If p is a prime and $\phi(ap)=\phi(a)\phi(p)$ can one conclude that a and p are relatively prime? I need to show that p does not divide a, but I'm not sure if $\phi(ap)=\phi(a)\phi(p)$ is enough to show that.

Answer 1

Yes, $\varphi(ap) = \varphi(a)\varphi(p)$ is enough to conclude that $a$ and $p$ are coprime.

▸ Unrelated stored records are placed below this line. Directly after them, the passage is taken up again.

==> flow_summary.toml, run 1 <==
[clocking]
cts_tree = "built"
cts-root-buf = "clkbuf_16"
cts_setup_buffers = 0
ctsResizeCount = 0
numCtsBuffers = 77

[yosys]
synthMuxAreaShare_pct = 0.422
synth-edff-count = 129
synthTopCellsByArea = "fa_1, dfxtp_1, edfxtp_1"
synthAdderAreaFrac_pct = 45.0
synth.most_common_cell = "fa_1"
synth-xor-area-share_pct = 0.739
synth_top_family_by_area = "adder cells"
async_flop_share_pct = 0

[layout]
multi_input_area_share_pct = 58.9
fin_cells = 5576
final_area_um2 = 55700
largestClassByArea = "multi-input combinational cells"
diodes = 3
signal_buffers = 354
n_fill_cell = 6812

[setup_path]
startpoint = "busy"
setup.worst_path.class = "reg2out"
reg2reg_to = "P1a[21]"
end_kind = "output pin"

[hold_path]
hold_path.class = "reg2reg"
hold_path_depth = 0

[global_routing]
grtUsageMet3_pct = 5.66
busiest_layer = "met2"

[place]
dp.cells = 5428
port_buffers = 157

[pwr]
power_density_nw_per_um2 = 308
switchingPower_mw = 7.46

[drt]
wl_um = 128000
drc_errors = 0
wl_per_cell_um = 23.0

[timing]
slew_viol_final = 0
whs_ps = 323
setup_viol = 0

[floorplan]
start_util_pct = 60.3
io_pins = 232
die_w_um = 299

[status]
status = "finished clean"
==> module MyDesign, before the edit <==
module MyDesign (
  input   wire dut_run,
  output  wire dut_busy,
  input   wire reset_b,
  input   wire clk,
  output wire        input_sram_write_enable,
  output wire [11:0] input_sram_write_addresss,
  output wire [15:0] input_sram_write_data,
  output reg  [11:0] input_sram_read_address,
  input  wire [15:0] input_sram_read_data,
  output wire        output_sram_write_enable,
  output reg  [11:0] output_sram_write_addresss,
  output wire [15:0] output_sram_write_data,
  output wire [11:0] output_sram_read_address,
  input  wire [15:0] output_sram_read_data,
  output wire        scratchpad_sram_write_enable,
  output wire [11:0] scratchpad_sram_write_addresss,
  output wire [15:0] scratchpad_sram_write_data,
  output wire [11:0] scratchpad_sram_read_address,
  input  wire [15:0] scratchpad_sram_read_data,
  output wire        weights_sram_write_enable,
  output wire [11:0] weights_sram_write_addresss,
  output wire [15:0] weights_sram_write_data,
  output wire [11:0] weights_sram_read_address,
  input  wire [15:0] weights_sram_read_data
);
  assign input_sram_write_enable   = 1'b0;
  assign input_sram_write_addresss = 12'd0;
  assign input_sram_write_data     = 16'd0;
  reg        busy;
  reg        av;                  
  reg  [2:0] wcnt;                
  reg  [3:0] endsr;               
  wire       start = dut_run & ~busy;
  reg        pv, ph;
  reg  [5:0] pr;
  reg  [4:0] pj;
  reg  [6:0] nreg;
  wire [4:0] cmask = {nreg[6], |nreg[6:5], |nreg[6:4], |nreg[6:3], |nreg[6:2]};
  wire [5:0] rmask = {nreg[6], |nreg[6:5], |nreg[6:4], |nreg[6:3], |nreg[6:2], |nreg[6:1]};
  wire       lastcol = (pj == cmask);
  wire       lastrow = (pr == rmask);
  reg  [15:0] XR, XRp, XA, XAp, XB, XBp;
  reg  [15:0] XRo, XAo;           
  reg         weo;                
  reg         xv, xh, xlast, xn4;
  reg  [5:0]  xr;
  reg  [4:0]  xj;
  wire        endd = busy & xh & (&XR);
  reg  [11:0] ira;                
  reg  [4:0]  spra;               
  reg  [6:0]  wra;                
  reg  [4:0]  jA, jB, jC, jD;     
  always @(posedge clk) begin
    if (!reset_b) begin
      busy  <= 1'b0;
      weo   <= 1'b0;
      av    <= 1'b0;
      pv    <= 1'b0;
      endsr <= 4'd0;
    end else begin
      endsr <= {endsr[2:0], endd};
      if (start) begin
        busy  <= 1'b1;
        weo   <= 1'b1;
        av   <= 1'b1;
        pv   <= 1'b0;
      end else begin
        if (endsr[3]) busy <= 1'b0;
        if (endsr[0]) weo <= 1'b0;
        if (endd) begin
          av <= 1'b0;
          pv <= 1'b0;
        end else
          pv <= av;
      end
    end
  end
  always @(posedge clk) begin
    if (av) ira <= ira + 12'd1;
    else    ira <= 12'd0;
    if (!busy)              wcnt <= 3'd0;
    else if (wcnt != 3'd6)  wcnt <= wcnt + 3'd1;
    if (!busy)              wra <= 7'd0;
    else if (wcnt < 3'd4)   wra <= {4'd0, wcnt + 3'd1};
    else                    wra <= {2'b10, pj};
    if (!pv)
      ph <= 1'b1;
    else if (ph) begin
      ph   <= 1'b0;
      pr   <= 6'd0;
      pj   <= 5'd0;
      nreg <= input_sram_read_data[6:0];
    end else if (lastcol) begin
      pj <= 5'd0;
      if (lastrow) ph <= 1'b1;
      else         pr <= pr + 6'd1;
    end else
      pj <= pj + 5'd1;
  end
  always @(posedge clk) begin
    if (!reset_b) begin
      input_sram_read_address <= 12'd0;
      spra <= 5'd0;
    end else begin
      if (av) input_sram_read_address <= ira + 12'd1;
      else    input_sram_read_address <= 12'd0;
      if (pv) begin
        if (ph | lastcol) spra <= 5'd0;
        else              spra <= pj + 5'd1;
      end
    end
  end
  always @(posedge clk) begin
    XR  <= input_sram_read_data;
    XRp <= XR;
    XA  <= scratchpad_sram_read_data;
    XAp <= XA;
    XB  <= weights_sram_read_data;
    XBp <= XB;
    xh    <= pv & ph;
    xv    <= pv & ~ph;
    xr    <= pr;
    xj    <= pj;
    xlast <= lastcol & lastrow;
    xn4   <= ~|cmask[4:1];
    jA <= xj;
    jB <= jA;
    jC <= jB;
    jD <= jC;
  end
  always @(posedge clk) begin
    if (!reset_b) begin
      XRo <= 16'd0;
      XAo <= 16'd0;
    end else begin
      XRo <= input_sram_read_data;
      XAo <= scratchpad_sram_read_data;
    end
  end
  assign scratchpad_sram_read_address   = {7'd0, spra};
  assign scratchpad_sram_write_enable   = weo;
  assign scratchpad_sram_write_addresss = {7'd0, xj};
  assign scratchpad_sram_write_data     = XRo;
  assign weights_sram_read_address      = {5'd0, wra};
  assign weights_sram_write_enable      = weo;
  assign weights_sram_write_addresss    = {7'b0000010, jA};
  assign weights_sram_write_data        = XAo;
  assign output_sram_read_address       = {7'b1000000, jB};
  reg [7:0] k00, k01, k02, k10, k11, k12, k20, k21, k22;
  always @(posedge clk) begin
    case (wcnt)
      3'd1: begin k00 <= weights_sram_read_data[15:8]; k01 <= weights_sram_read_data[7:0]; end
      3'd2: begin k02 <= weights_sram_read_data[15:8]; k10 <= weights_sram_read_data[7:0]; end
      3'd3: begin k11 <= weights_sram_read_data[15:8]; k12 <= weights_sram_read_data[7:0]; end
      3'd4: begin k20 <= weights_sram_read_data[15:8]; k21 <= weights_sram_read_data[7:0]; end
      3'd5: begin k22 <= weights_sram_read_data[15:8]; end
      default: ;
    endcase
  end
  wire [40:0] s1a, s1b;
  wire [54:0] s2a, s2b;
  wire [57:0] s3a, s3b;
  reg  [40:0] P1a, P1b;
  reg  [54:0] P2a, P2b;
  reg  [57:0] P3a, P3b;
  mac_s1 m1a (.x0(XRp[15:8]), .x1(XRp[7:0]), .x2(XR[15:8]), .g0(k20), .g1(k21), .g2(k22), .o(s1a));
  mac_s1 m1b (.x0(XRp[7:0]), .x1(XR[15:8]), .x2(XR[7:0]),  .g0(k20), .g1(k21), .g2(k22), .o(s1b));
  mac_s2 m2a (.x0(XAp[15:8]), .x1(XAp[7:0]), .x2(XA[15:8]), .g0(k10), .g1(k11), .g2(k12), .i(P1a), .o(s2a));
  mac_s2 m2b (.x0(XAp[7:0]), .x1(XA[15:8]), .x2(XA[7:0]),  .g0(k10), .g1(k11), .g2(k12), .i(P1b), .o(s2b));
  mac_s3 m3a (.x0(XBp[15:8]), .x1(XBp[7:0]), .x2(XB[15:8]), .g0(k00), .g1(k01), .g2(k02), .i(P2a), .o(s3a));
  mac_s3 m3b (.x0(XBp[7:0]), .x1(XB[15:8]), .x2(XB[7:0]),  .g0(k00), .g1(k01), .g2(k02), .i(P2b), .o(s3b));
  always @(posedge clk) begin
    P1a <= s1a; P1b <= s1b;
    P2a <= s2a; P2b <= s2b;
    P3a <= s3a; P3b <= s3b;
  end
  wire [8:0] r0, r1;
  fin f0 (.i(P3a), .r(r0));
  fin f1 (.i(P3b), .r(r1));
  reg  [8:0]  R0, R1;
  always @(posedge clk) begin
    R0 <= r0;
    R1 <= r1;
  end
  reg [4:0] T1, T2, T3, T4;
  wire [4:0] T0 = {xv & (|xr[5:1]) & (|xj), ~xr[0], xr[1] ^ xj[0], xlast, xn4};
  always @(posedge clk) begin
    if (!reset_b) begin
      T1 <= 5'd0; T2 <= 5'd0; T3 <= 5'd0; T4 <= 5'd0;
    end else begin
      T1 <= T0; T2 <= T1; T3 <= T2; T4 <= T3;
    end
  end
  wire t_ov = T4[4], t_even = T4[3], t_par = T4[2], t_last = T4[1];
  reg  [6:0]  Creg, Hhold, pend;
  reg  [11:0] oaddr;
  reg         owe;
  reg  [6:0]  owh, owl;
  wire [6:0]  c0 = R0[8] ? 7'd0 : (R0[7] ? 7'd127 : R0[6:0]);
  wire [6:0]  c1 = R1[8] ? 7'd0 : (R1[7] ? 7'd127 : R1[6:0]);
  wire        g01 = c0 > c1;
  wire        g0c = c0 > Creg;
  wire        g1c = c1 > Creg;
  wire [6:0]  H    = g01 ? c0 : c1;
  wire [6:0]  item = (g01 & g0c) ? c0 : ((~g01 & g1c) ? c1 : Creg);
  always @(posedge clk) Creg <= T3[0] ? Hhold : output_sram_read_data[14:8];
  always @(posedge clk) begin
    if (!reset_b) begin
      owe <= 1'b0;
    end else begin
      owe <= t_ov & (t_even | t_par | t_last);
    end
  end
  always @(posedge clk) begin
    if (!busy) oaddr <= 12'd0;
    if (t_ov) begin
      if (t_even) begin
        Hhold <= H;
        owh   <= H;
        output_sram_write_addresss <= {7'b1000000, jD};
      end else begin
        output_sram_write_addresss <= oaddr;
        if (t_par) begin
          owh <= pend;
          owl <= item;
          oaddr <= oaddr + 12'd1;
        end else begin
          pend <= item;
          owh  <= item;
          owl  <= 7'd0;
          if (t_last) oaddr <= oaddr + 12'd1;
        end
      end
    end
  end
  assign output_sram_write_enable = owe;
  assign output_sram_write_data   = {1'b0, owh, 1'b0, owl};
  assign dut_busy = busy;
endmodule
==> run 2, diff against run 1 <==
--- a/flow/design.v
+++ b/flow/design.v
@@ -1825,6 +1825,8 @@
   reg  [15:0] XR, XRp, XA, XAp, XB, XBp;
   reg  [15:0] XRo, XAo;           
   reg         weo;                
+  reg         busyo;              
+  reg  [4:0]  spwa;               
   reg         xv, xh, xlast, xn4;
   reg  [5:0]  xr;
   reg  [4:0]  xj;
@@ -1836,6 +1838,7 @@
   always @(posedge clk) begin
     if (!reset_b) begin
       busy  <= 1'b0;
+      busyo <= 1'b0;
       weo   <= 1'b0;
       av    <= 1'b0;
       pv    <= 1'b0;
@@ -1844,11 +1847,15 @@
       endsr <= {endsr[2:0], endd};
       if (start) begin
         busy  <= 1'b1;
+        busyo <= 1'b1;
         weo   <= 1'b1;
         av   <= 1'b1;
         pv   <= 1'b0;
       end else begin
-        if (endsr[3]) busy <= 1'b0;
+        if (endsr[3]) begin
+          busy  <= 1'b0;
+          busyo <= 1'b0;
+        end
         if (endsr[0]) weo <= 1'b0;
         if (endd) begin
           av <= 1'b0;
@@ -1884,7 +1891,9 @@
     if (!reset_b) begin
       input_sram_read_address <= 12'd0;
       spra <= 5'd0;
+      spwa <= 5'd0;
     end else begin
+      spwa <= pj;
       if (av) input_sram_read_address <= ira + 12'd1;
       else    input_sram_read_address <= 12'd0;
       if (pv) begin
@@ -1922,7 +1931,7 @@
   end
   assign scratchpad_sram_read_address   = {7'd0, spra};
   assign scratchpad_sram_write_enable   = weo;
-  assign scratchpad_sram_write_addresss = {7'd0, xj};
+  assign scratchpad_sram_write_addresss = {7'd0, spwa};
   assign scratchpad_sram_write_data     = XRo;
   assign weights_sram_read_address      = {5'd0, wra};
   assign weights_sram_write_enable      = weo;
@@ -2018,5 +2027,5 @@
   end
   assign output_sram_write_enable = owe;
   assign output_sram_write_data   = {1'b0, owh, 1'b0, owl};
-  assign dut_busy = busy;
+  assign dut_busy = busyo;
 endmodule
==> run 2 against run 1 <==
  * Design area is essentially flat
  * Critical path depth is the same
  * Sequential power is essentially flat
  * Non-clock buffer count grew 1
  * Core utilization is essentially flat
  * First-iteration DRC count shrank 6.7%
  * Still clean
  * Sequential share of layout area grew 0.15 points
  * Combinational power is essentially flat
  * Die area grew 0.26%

For $p$ prime, if $p$ divided $a$, we would have $\varphi(ap) = \varphi(a)\cdot p > \varphi(a)\varphi(p)$. More generally, you have

$$\varphi(n) = n\cdot \prod_{p\mid n}\left(1 - \frac1p\right),$$

and if $m$ and $n$ have a common prime factor $p$, the factor $\left( 1 - \frac1p\right)$ appears only once in $\varphi(mn)$, but twice in $\varphi(m)\varphi(n)$, so it is not necessary that one factor is prime to conclude the coprimality from $\varphi(mn) = \varphi(m)\varphi(n)$.

Answer 2

Suppose that $a=p^sb$, with $p,b$ co-prime and $s>0$. Then: $$\phi(ap)=\phi(p^{s+1}b)=p^s(p-1)\phi(b)$$ and: $$\phi(a)\phi(p)=p^{s-1}(p-1)\phi(b)(p-1).$$ If $\phi(ap)=\phi(a)\phi(p)$, then $p=p-1$, a contradiction.